El segundo tipo es un estafador. Un buitre, un saqueador. Un miserable tan solo un poco más listo que el tipo anterior, ya que este del que les hablo ahora tiene amplitud de miras: lo mismo se lleva una comisión del 4.5% por las mascarillas, que una del 7.5 por las vacunas. Y, cuando eso no es suficiente, intenta vender esas mismas vacunas, pero esta vez por un precio cinco veces superior a su valor de mercado, a Costa de Marfil (país, como tantos otros en África, bien conocido por su exorbitante riqueza…). Vamos, que el tipo viene siendo un desgraciado sin escrúpulos a la hora de aprovecharse de la pobreza de los más necesitados. Y, sin embargo… Este tipo acaba siendo el novio de la presidenta, quien desde el piso que ambos ocupan –obtenido por obra y gracia del eterno pelotazo– lo defiende a capa y espada desde la mayor de las arrogancias. Sin fisuras, sin dudas. Sin ética de ningún tipo. Sin vergüenza. Y todo por más que la verdad sea… ¿evidente? ¿O tal vez simplemente de calzado incómodo? Pues no pasa nada, porque para eso también tenemos otro tipo al que recurrir.

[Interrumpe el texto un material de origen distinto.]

## src/rtl/power_mode_ctrl_pkg.sv

```systemverilog
// Shared definitions for the power and drive-mode controller: FSM states,
// mode encodings and the mode validity check.
package power_mode_ctrl_pkg;

  typedef enum logic [1:0] {
    PWR_OFF          = 2'd0,
    PWR_ARMING       = 2'd1,
    PWR_ON           = 2'd2,
    PWR_WAIT_RELEASE = 2'd3
  } pwr_state_e;

  localparam logic [2:0] MODE_NONE   = 3'b000;
  localparam logic [2:0] MODE_MANUAL = 3'b001;
  localparam logic [2:0] MODE_SEMI   = 3'b010;
  localparam logic [2:0] MODE_AUTO   = 3'b100;

  function automatic logic is_valid_mode(input logic [2:0] mode);
    return (mode == MODE_MANUAL) || (mode == MODE_SEMI) || (mode == MODE_AUTO);
  endfunction

endpackage

```

## src/rtl/power_mode_ctrl_btn_debounce.sv

```systemverilog
// Two-flop synchroniser followed by a tick-paced debouncer for one raw input.
// The output follows the synced value only after DEBOUNCE_TICKS consecutive differing ticks.
module btn_debounce #(
  parameter int unsigned DEBOUNCE_TICKS = 20
) (
  input  logic clk,
  input  logic rst_n,
  input  logic tick,
  input  logic din,
  output logic dout
);

  localparam int unsigned CW = $clog2(DEBOUNCE_TICKS + 1);
  localparam logic [CW-1:0] CNT_LAST = CW'(DEBOUNCE_TICKS - 1);

  logic          sync1_q;
  logic          sync2_q;
  logic          db_q;
  logic          db_d;
  logic [CW-1:0] cnt_q;
  logic [CW-1:0] cnt_d;

  always_comb begin
    db_d  = db_q;
    cnt_d = cnt_q;
    if (tick) begin
      if (sync2_q != db_q) begin
        // Reaching the threshold on this tick commits the new value at once.
        if (cnt_q == CNT_LAST) begin
          db_d  = sync2_q;
          cnt_d = '0;
        end else begin
          cnt_d = cnt_q + CW'(1);
        end
      end else begin
        cnt_d = '0;
      end
    end
  end

  always_ff @(posedge clk or negedge rst_n) begin
    if (!rst_n) begin
      sync1_q <= 1'b0;
      sync2_q <= 1'b0;
      db_q    <= 1'b0;
      cnt_q   <= '0;
    end else begin
      sync1_q <= din;
      sync2_q <= sync1_q;
      db_q    <= db_d;
      cnt_q   <= cnt_d;
    end
  end

  assign dout = db_q;

endmodule

```

## src/rtl/power_mode_ctrl.sv

```systemverilog
// Power and drive-mode front end: debounced buttons, press-and-hold power-up,
// forced shutdown and one-hot mode latching, all outputs registered.
module power_mode_ctrl
  import power_mode_ctrl_pkg::*;
#(
  parameter int unsigned TICK_DIV       = 100000,
  parameter int unsigned DEBOUNCE_TICKS = 20,
  parameter int unsigned HOLD_TICKS     = 1000
) (
  input  logic       sys_clk,
  input  logic       rst_n,
  input  logic       power_on_btn,
  input  logic       power_off_btn,
  input  logic [2:0] mode_sw,
  input  logic       power_kill,
  output logic       power_state,
  output logic       power_up_pulse,
  output logic [2:0] mode_onehot,
  output logic       power_led,
  output logic [2:0] mode_led
);

  localparam int unsigned TW = (TICK_DIV > 1) ? $clog2(TICK_DIV) : 1;
  localparam int unsigned HW = $clog2(HOLD_TICKS + 1);
  localparam logic [TW-1:0] TICK_LAST = TW'(TICK_DIV - 1);
  localparam logic [HW-1:0] HOLD_MAX  = HW'(HOLD_TICKS);

  logic          tick;
  logic [TW-1:0] tick_cnt_q;
  logic [TW-1:0] tick_cnt_d;

  logic          on_db;
  logic          off_db;
  logic [2:0]    mode_db;

  pwr_state_e    state_q;
  pwr_state_e    state_d;
  logic [HW-1:0] hold_cnt_q;
  logic [HW-1:0] hold_cnt_d;
  logic [HW-1:0] hold_inc;
  logic          power_state_q;
  logic          power_state_d;
  logic          power_up_pulse_q;
  logic          power_up_pulse_d;
  logic [2:0]    mode_onehot_q;
  logic [2:0]    mode_onehot_d;

  btn_debounce #(.DEBOUNCE_TICKS(DEBOUNCE_TICKS)) u_db_on (
    .clk   (sys_clk),
    .rst_n (rst_n),
    .tick  (tick),
    .din   (power_on_btn),
    .dout  (on_db)
  );

  btn_debounce #(.DEBOUNCE_TICKS(DEBOUNCE_TICKS)) u_db_off (
    .clk   (sys_clk),
    .rst_n (rst_n),
    .tick  (tick),
    .din   (power_off_btn),
    .dout  (off_db)
  );

  for (genvar gi = 0; gi < 3; gi++) begin : g_mode_db
    btn_debounce #(.DEBOUNCE_TICKS(DEBOUNCE_TICKS)) u_db_mode (
      .clk   (sys_clk),
      .rst_n (rst_n),
      .tick  (tick),
      .din   (mode_sw[gi]),
      .dout  (mode_db[gi])
    );
  end

  always_comb begin
    tick       = (tick_cnt_q == TICK_LAST);
    tick_cnt_d = tick ? '0 : tick_cnt_q + TW'(1);
  end

  always_comb begin
    state_d          = state_q;
    hold_cnt_d       = hold_cnt_q;
    power_up_pulse_d = 1'b0;
    hold_inc         = (hold_cnt_q == HOLD_MAX) ? hold_cnt_q : hold_cnt_q + HW'(1);

    unique case (state_q)
      PWR_OFF: begin
        if (on_db && !off_db) begin
          state_d    = PWR_ARMING;
          hold_cnt_d = '0;
        end
      end
      PWR_ARMING: begin
        // Kill and off both outrank a held power-on, so arming aborts on either.
        if (power_kill || off_db || !on_db) begin
          state_d = PWR_OFF;
        end else if (tick) begin
          hold_cnt_d = hold_inc;
          if (hold_inc == HOLD_MAX) begin
            state_d          = PWR_ON;
            power_up_pulse_d = 1'b1;
          end
        end
      end
      PWR_ON: begin
        if (power_kill || off_db) begin
          state_d = PWR_WAIT_RELEASE;
        end
      end
      PWR_WAIT_RELEASE: begin
        if (!on_db && !off_db) begin
          state_d = PWR_OFF;
        end
      end
      default: state_d = PWR_OFF;
    endcase

    // Outputs are registered from the next state so they change with it.
    power_state_d = (state_d == PWR_ON);
    mode_onehot_d = (power_state_d && is_valid_mode(mode_db)) ? mode_db : MODE_NONE;
  end

  always_ff @(posedge sys_clk or negedge rst_n) begin
    if (!rst_n) begin
      tick_cnt_q       <= '0;
      state_q          <= PWR_OFF;
      hold_cnt_q       <= '0;
      power_state_q    <= 1'b0;
      power_up_pulse_q <= 1'b0;
      mode_onehot_q    <= MODE_NONE;
    end else begin
      tick_cnt_q       <= tick_cnt_d;
      state_q          <= state_d;
      hold_cnt_q       <= hold_cnt_d;
      power_state_q    <= power_state_d;
      power_up_pulse_q <= power_up_pulse_d;
      mode_onehot_q    <= mode_onehot_d;
    end
  end

  assign power_state    = power_state_q;
  assign power_up_pulse = power_up_pulse_q;
  assign mode_onehot    = mode_onehot_q;
  assign power_led      = power_state_q;
  assign mode_led       = mode_onehot_q;

endmodule

```

## config.mk

```make
export PLATFORM = sky130hd
export DESIGN_NAME = power_mode_ctrl
export DESIGN_NICKNAME = d
export VERILOG_FILES = /design/src/rtl/power_mode_ctrl_pkg.sv /design/src/rtl/power_mode_ctrl_btn_debounce.sv /design/src/rtl/power_mode_ctrl.sv
export SDC_FILE = /design/constraint.sdc
export NUM_CORES = 1
export LEC_CHECK = 0
export BUFFER_PORTS_ARGS = -buffer_cell sky130_fd_sc_hd__buf_4
export CORE_MARGIN = 2
export CORE_UTILIZATION = 55
export CTS_CLUSTER_SIZE = 14
export DETAILED_ROUTE_END_ITERATION = 10
export PLACE_DENSITY_LB_ADDON = 0.15
export SLEW_MARGIN = 5
export SYNTH_ARGS = -nofsm -noshare
export SYNTH_HDL_FRONTEND = slang
export SYNTH_HIERARCHICAL = 1
export SYNTH_SLANG_ARGS = --single-unit
```

## constraint.sdc

```tcl
create_clock -name sys_clk -period 1.8 [get_ports sys_clk]
set_input_delay 0.18 -clock sys_clk [delete_from_list [all_inputs] [get_ports sys_clk]]
set_output_delay 0.18 -clock sys_clk [all_outputs]
set_load 0.01 [all_outputs]
```

== Yosys cells after proc, flatten, opt, wreduce, memory -nomap -nowiden ==
Index checks and enable logic that the tools add are counted.

* $add $sub $neg: 7
* Multipliers: 0
* Divide/modulo/power cells: 0
* Order comparisons: 0
* Equality and inequality tests: 23
* Shift operators: 0
* Muxes and demuxes: 28
* Bitwise logic cells: 0
* Reduce and logical (&&, ||, !) cells: 17

{| class="wikitable"
|+ Operators with widths
! cell !! count
|-
| $mux W5 || 10
|-
| $mux W10 || 4
|-
| $add A5 B1 Y5 const B || 5
|-
| $eq A5 B5 Y1 const B || 5
|-
| $eq A10 B10 Y1 const B || 2
|-
| $pmux W10 S2 || 1
|-
| $add A17 B1 Y17 const B || 1
|-
| $eq A17 B17 Y1 const B || 1
|-
| $mux W17 || 1
|-
| $reduce_and A3 Y1 || 5
|-
| $mux W2 || 6
|-
| $add A10 B1 Y10 const B || 1
|-
| $pmux W2 S4 || 1
|-
| $eq A2 B2 Y1 const B || 3
|-
| $ne A1 B1 Y1 || 5
|-
| $logic_or A1 B1 Y1 || 4
|-
| $mux W1 || 4
|-
| $ne A2 B2 Y1 const B || 2
|-
| $reduce_and A4 Y1 || 1
|-
| $eq A3 B1 Y1 const B || 1
|-
| $eq A3 B2 Y1 const B || 1
|-
| $eq A3 B3 Y1 const B || 1
|-
| $logic_and A1 B1 Y1 || 3
|-
| $mux W3 || 1
|-
| 5 further kinds || 6
|}

* Register bits after elaboration: 74
* Latch bits: 0
* Bits in writable memories: 0
* Memory bits (read-only): 0
* Input bits: 8
* Output and inout port bits: 9
* Word-level logic and storage cells: 101
* Memories: 0

== Logic depth before layout (Yosys ltp) ==
* Word-level depth: 10
* Gate-level depth with buffers: 8
* Depth with buffers taken out: 7

== Modules after synthesis ==
The synthesis kept the hierarchy.

{| class="wikitable"
|+ Modules (own cells, without submodules)
! module !! instances !! cells an instance !! area an instance (µm²) !! seq. area each (µm²)
|-
| power_mode_ctrl || 1 || 229 || 2174.6 || 850.8
|-
| btn_debounce || 5 || 36 || 411.6 || 200.2
|}

== Least setup slack after synthesis ==
Ideal clock, no wire load.

* Path type: flip-flop to flip-flop
* Start point: register hold_cnt_q[1]
* End point: register state_q[0]
* Library setup time: 0.122 ns
* Data arrival time: 1.889 ns
* Data required time: 1.678 ns
* Setup slack: -0.210 ns
* Cell stages (with the launch flop): 8
* Buffers on the path: 1
* Clock period less this slack: 2.010 ns
* Path through: dfrtp_1 ha_1 buf_4 nand4_1 or4_1 a22oi_1 nand4_4 nor2b_1

* Word-level cells in the longest chain between the ends: 7
* Elaborated cells on any way between the ends: 8
* Those cells by class: add/sub: 1; eq/ne: 2; mux: 5

{| class="wikitable"
|+ Ends and longest elaborated chain
! item !! RTL line !! source
|-
| from (decl) || power_mode_ctrl.sv:38 || <nowiki>logic [HW-1:0] hold_cnt_q;</nowiki>
|-
| from (signal assigned) || power_mode_ctrl.sv:133 || <nowiki>hold_cnt_q <= hold_cnt_d;</nowiki>
|-
| $add A10 B1 Y10 or $eq A10 B10 Y1 (tied branches) || power_mode_ctrl.sv:83 || <nowiki>hold_inc = (hold_cnt_q == HOLD_MAX) ? hold_cnt_q : hold_cnt_q + HW'(1);</nowiki>
|-
| $mux W10 (*) || power_mode_ctrl.sv:83 ||
|-
| $eq A10 B10 Y1 (*) || power_mode_ctrl.sv:98 || <nowiki>if (hold_inc == HOLD_MAX) begin</nowiki>
|-
| $mux W2 (*) || power_mode_ctrl.sv:98 ||
|-
| $mux W2 (*) || power_mode_ctrl.sv:96 || <nowiki>end else if (tick) begin</nowiki>
|-
| $mux W2 (*) || power_mode_ctrl.sv:94 || <nowiki>if (power_kill || off_db || !on_db) begin</nowiki>
|-
| $pmux W2 S4 (*) || power_mode_ctrl.sv:85 || <nowiki>unique case (state_q)</nowiki>
|-
| named net state_d[0] || power_mode_ctrl.sv:37 || <nowiki>pwr_state_e state_d;</nowiki>
|-
| to (signal assigned) || power_mode_ctrl.sv:132 || <nowiki>state_q <= state_d;</nowiki>
|-
| to (decl) || power_mode_ctrl.sv:36 || <nowiki>pwr_state_e state_q;</nowiki>
|}

Mark *: on every way through the listed nets, which the timed path passes. The rest lies on a longest branch.
A chain may end at the register's enable or synchronous reset.

== Worst setup path in the final report ==
* Start point: register hold_cnt_q[0]
* End point: register state_q[0]

Same word-level chain as after synthesis.

==> results by group <==
Outcome
  • Status: complete, but fails checks
  • Failing checks: negative setup slack

Synth
  • Syn. warnings: 6
  • Synth Area per Inst: approximately 10 um2
  • Syn_nets: 425
  • Post-synth ARST share: 100%
  • Seq/Total Area, Yosys: between 40% and 50%
  • Mapped Area: 0.00423 mm2
  • Synth Flop Type: dfrtp_1
  • Synth Instances: between 400 and 500
  • FF+latch count, synth: 74
  • Unique masters post-synth: 68
  • Number of synthesized flops with an enable pin: 0

Detailed routing
  • TritonRoute pass-1 iters: 4
  • Vias/cell: 5.64
  • Final WL: 9.39 mm
  • Antenna viol nets, final: 0
  • DR iter-0 viols: 166
  • Routed wire per std cell: around 16 um
  • Vias: 3,361
  • Residual DRC: 0

Floorplanning
  • Die width: 91.7 um
  • Core ar.: 0.00737 mm2
  • Initial Utilization: a little under three fifths
  • Die H: 91.7 um
  • Row count: 31
  • Number of I/O pins: 17
  • Die Footprint: 0.00841 mm2

Timing
  • Minimum clock period: 1860 ps
  • Final Max Slew Viols: 0
  • RSZ-0062 raised after global routing: yes
  • Final cycle utilization of the critical path: 104%
  • # setup viols final: 10
  • Slew HR: around three fifths
  • Setup Skew: 15.5 ps
  • Hold WS: 90.2 ps
  • Worst-Margin Slew: 616 ps
  • Fmax: ~540 MHz
  • Setup ws final: -64.8 ps
  • Final Hold Fails: 0

GRT
  • Initial antenna violation count: 0
  • Met1 Use GR: 28.3%
  • Largest net degree at the start of global routing: 62
  • Gr busiest metal: met2
  • GR met3 Demand/Resource: under 10%
  • Grt ovf: 0
  • Met2 Use GR: 36.6%
  • GRT Util Overall: 21.9%
  • Global-route wire length before repair: around 15 mm
  • Vias in the first global route: ~3,200

Worst setup path
  • CP top delay family: simple AND/OR/NAND/NOR gates
  • CP required: 2030 ps
  • WP buf/inv: 0
  • Crit path max fanout: 6
  • CP Cell Sequence: ha_2, nand4_1, or4_4, a22oi_2, nand4_4, nor2b_1
  • Worst setup SP type: flop
  • Slowest cell on crit path: or4_4
  • Kind of critical path: reg2reg
  • Peak per-stage delay on the critical path: about 460 ps
  • Critical Path AT: 2100 ps
  • CP Capture Type: flop

Place
  • DP Wirelength: 6.03 mm
  • Placer Congestion: approximately 0.93
  • Pre-CTS WS: -77.3 ps
  • Placed Cells: 554
  • Number of I/O port buffers: 16

Cells and area
  • Commonest non-fill, non-tap cells in the layout: buf_4, dfrtp_1, inv_1, o21ai_0, nand3_1
  • Syn-to-layout area delta: 28.9%
  • # fillers: 512
  • Post-layout util: 74.0%
  • Commonest non-fill, non-tap cell in the layout: buf_4
  • Layout cells sized above 1: 34.2%
  • Antenna cells: 0
  • Final std cells w/o fill: 596
  • Final #Nets: 508

Worst hold path
  • Hold Path Class: in2reg

Power
  • Leak: approximately 2.4 nW
  • Power density over cell area: 603 mW/mm2
  • Final Total Pwr: 3.29 mW
  • VDD IR max: 0.424 mV

Clocking
  • Clock sinks: 74
  • H-tree depth: 3
  • Root buf cell: clkbuf_8
  • TritonCTS clock tree: yes
  • Skew-Pair Late Insertion Delay: 350 ps
  • Worst-path clk slew: 80 ps
  • Clk buf depth: 2
  • Number of buffers created by CTS: 9

Run
  • Max cap viols: 0
==> synthesized netlist by cell type, types with 3 or more instances <==
library cell	n	area share, %
dfrtp_1	74	44
o21ai_0	30	3.5
inv_1	26	2.3
nand2_1	25	2.2
nand3_1	20	2.4
nor2_1	15	1.3
nand2b_1	14	2.1
xnor2_1	13	2.7
nor3_1	10	1.2
nand4_1	9	1.3
o211ai_1	9	1.6
and3_1	8	1.2
buf_2	8	0.95
ha_1	8	2.4
nor2b_1	8	1.2
buf_4	7	1.2
o2bb2ai_1	7	1.4
xor2_1	7	1.4
and2b_1	6	1.1
a32o_1	5	1.2
and4b_1	5	1.2
and4bb_1	5	1.5
mux2_4	5	1.8
nand2_2	5	0.74
o221ai_1	5	1.0
o31ai_2	5	1.5
xor2_2	5	1.9
a31o_2	4	0.83
buf_6	4	1.1
nor3b_1	4	0.71
o21ai_1	4	0.47
a21oi_1	3	0.35
and2_1	3	0.44
clkbuf_1	3	0.27
==> through the flow <==
step	TNS [ps]	cell area [um2]
6_report	-272	5450
5_1_grt	-1910	5450
4_1_cts	-264	5100
3_5_place_dp	-365	4790
3_3_place_gp	-25.0	4790
2_1_floorplan	-106	4270
==> power by group <==
group / internal [mW] / switching (mW)
Clock: 0.786 / 0.646
Sequential: 1.68 / 0.0118
Combinational: 0.0701 / 0.0962
==> worst paths after layout <==
path | from | cells after the start | slack, ps | end
min | power_kill | 2 | 90 | power_up_pulse
max | hold_cnt_q[0] | 6 | -60 | state_q[0]
min reg2reg | u_db_off/sync1_q | 0 | 350 | u_db_off/sync2_q
max in group asynchronous | rst_n | 3 | 1000 | hold_cnt_q[5]
min in group asynchronous | rst_n | 2 | 230 | g_mode_db[1].u_db_mode/cnt_q[0]
max reg2reg | hold_cnt_q[0] | 6 | -60 | state_q[0]
==> per-layer routing <==
layer	vias to the layer above	routed length, um
met1	1661	4300
met2	52	4750
met3	7	270
li1	1641	-
met4	0	68
met5	-	0
==> timing repair <==
item	CTS	global route
pin swaps	4	9
hold buffers	6	0
gates resized for setup	6	36
gates cloned	0	4
endpoints found under the setup margin	12	30
setup buffers	1	15
endpoints found under the hold margin	18	0
==> kinds of logic (layout without fill, tap and decap cells) <==
logic type                 count (synthesis)  in the layout  synth area share (%)
AOI/OAI and AO/OA                         90             90                  16.2
buffers and inverters                     50            138                  6.00
xor gates and xnor gates                  25             25                  6.06
and+or+nand+nor                          156            156                  23.6
adders and majority gates                  8              8                  2.36
muxes                                      6              6                  2.04
DFF                                       74             74                  43.7
==> cell type report <==
| cell class | instances | area, um2 | area share, % |
|---|---|---|---|
| clock buffer | 10 | 128 | 2.34 |
| clock inverter | 6 | 90.1 | 1.65 |
| inverter | 27 | 114 | 2.09 |
| multi-input combinational | 285 | 2280 | 41.7 |
| sequential | 74 | 1850 | 34.0 |
| tap | 99 | 124 | 2.27 |
| timing repair buffer | 95 | 871 | 16.0 |
==> registers in the layout (all words and copies together), names as in the netlist, 5 cells and up <==
| register | flops |
|---|---|
| tick_cnt_q | 17 |
| hold_cnt_q | 10 |
| u_db_on/cnt_q | 5 |
| u_db_off/cnt_q | 5 |
| g_mode_db.u_db_mode/cnt_q | 15 |
No activity file was read; power rests on OpenSTA's default activity.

Este tercer tipo es el colmo de la desfachatez. El fulano que, desde la práctica más entrenada, inventó la expresión “¡Aguántame el cubata!”. Matón como el primero, sinvergüenza como el segundo y, además, mentiroso, rencoroso y vengativo. Lo mejor de cada casa… Y si a su jefa la verdad se le vuelve en contra, pues no pasa nada: fabricamos una nueva más a su medida por aquí, difamamos un poquito por allá, y hale, ¡a funcionar! Y lo peor es que ya deberíamos estar más que avisados: al fin y al cabo, este fulano es el mismo tipo que blanqueó el bigote de Aznar. Y, sin embargo… Ahí está: este tercer tipo es el jefe de gabinete de la presidenta (otro personaje –por cierto– para enmarcar).

Tres tipos, parte de una caterva de miserables, inútiles, egoístas, ególatras, pistoleros, bandoleros de lo público, asaltadores, ladrones, borrachos… Pero, con todo, tres tipos que, de un modo u otro, forman parte del poder. Están en contacto con él. Se aprovechan, lo manipulan. Lo ejercen. ¿Y por qué? Pues miren, porque alguien los ha puesto ahí. Los mismos alguien que, además, toman decisiones sobre nosotros. Sobre nuestro día a día. Sobre si vivimos o, tal vez, morimos. Alguien a quien, francamente, todo parece importarle un huevo… Díganme, pues: ¿en manos de quién coño estamos?

Mientras se lo piensan, recuerden esto, por favor: todos los rescoldos y todos los amadores, todos los ministros, todas las presidentas y todos los jefes de gabinete siguen ahí. Riéndose de nosotros, chusma insignificante, de la manera más obscena, grosera y vulgar. Sí, pero… ¿y por qué no iban a hacerlo? Si ya ni siquiera fingimos que llueve, ¿por qué iban a dejar de mear sobre nosotros?